No, not necessarily. You only need one for each channel that is in a different direction from the others.

Example - channels 3,6,12,24,33, and 45 are all at 90°. Channel 19 is at 185°. You use a single V/U combo for the 90° channels, connected to the all channel input. Then you connect a UHF antenna pointed at 185° to the channel 19 input. The channel 19 input passes only channel 19, the all-channel input blocks channel 19.

So, the result is that the V/U combo will not affect 19, and the UHF antenna will not affect any channel other than 19.

The usefulness of this device is if you have most of your channels in one direction, and a few in another direction. It can get complicated if you have multiple channels in multiple directions. In this case, a rotator would be most economical.


----------



## akron05 (Dec 14, 2005)

gbranch said:


> No, not necessarily. You only need one for each channel that is in a different direction from the others.
> 
> Example - channels 3,6,12,24,33, and 45 are all at 90°. Channel 19 is at 185°. You use a single V/U combo for the 90° channels, connected to the all channel input. Then you connect a UHF antenna pointed at 185° to the channel 19 input. The channel 19 input passes only channel 19, the all-channel input blocks channel 19.
> 
> ...


One advantage is that in my area, even the "oddball" towers in my DMA that aren't right in the same area are in the same line of sight, but closer-the towers in Akron are in the same line of sight as the other towers closer to Cleveland.

The issue is the Youngstown stations, of which I have three analog and two (soon to be three) digital. For the time being I'd like to view both.


----------



## Nick (Apr 23, 2002)




----------



## dsanbo (Nov 25, 2005)

Nick....
Kinda hard to hide that "Tri-Bander"..... 
WA1NBI here.....haven't been on the Ham bands for several years...Used to be NECOS for the local QCWA group on 75m Sunday mornings.....
Is that the edge of a C-Band dish on the far right...??


----------



## akron05 (Dec 14, 2005)

The reason I want to avoid a rotor is two-fold.

First, the deep-fringe UHF antenna w/preamp I'll need for the Youngstown stations would be WAY overkill for Cleveland and esp. the two stations whose towers are 4 miles away.

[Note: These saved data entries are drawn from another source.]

v14:
==> flow/design.v <==
module alu (
    input               i_clk,
    input               i_rst_n,
    input               i_valid,
    input signed [11:0] i_data_a,
    input signed [11:0] i_data_b,
    input        [2:0]  i_inst,
    output              o_valid,
    output       [11:0] o_data,
    output              o_overflow
);
reg  [11:0] o_data_w, o_data_r;
reg         o_valid_w, o_valid_r;
reg         o_overflow_w, o_overflow_r;
reg  [19:0] data_old;
reg         overflow_old;
wire [12:0] data_add, data_sub, data_mean;
wire [23:0] data_mul;
wire [19:0] data_mul_round;
wire [20:0] data_mac;
wire [11:0] data_a_abs, data_b_abs;
assign o_valid = o_valid_r;
assign o_data = o_data_r;
assign o_overflow = o_overflow_r;
assign data_add = {i_data_a[11], i_data_a} + {i_data_b[11], i_data_b};
assign data_sub = {i_data_a[11], i_data_a} - {i_data_b[11], i_data_b};
assign data_mul = {{12{i_data_a[11]}}, i_data_a} * {{12{i_data_b[11]}}, i_data_b};
assign data_mul_round = {data_mul[23], data_mul[23:5]} + {19'd0, data_mul[4]};
assign data_mac = {data_mul_round[19], data_mul_round} + {data_old[19], data_old};
assign data_mean = data_add >> 1;
assign data_a_abs = i_data_a[11]? ~(i_data_a)+12'd1: i_data_a;
assign data_b_abs = i_data_b[11]? ~(i_data_b)+12'd1: i_data_b;
always@(*) begin
  o_data_w = 12'd0;
  o_valid_w = i_valid;
  o_overflow_w = 1'b0;
  case(i_inst)
    3'b000: begin  
      o_overflow_w = ^data_add[12:11];
      o_data_w = data_add[11:0];
    end
    3'b001: begin  
      o_overflow_w = ^data_sub[12:11];
      o_data_w = data_sub[11:0];
    end
    3'b010: begin  
      o_data_w = data_mul_round[11:0];
      o_overflow_w = ~(data_mul_round[19:11] == 9'b1_1111_1111 | data_mul_round[19:11] == 9'b0_0000_0000);
    end
    3'b011: begin  
      o_data_w = data_mac[11:0]; 
      o_overflow_w = ~(data_mac[20:11] == 10'b11_1111_1111 | data_mac[20:11] == 10'b00_0000_0000) | overflow_old;
    end
    3'b100: begin  
      o_data_w = ~(i_data_a ^ i_data_b);
    end
    3'b101: begin  
      o_data_w = ~i_data_a[11]? i_data_a: 12'd0;
    end
    3'b110: begin  
      o_data_w = data_mean[11:0];
    end
    3'b111: begin  
      o_data_w = (data_a_abs >= data_b_abs)? data_a_abs: data_b_abs;
    end
  endcase
end
always@(posedge i_clk or negedge i_rst_n) begin
  if(~i_rst_n) begin
    o_data_r <= 12'd0;
    o_overflow_r <= 1'b0;
    o_valid_r <= 1'b0;
  end 
  else begin
    o_data_r <= o_data_w;
    o_overflow_r <= o_overflow_w;
    o_valid_r <= o_valid_w;
  end
end
always@(posedge i_clk or negedge i_rst_n) begin
  if(~i_rst_n) begin
    data_old <= 20'd0;
    overflow_old <= 1'b0;
  end
  else if(i_valid) begin
    if(i_inst == 3'b011)begin
      data_old <= {{8{o_data_w[11]}}, o_data_w};
      overflow_old <= o_overflow_w;
    end
    else begin
      data_old <= 20'd0;
      overflow_old <= 1'b0;
    end
  end
end
endmodule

Second, my girlfriend already gets confused trying to watch TV with my complicated setup-if she has to operate a rotor she'll probably throw something at the damn thing! Are there automatic rotors that "know" where to point the antenna (once you align it the first time) for a specific channel as soon as you tune to the channel?


----------



## Fifty Caliber (Jan 4, 2006)

(Off-toppic) It's amazing how big antenna farms can grow if you "water" the owner/user on a regular basis with the right beer.


----------



## Michael P (Oct 27, 2004)

akron05, have you tried an omnidirectional antenna? I had a Radio Shack omni at my old house in Seven Hills (Due East of the Cleveland Antenna Farm). I disconnected the power inserter as the amp overloaded big time. 

I think either Wineguard or ChannelMaster makes one called the Metroliner which is not amplified. You would overload for sure seeing how you are only 4 miles form WDLI & WEAO. I just wonder if WKYC would be too weak on an unampplified omni in the Rubber City.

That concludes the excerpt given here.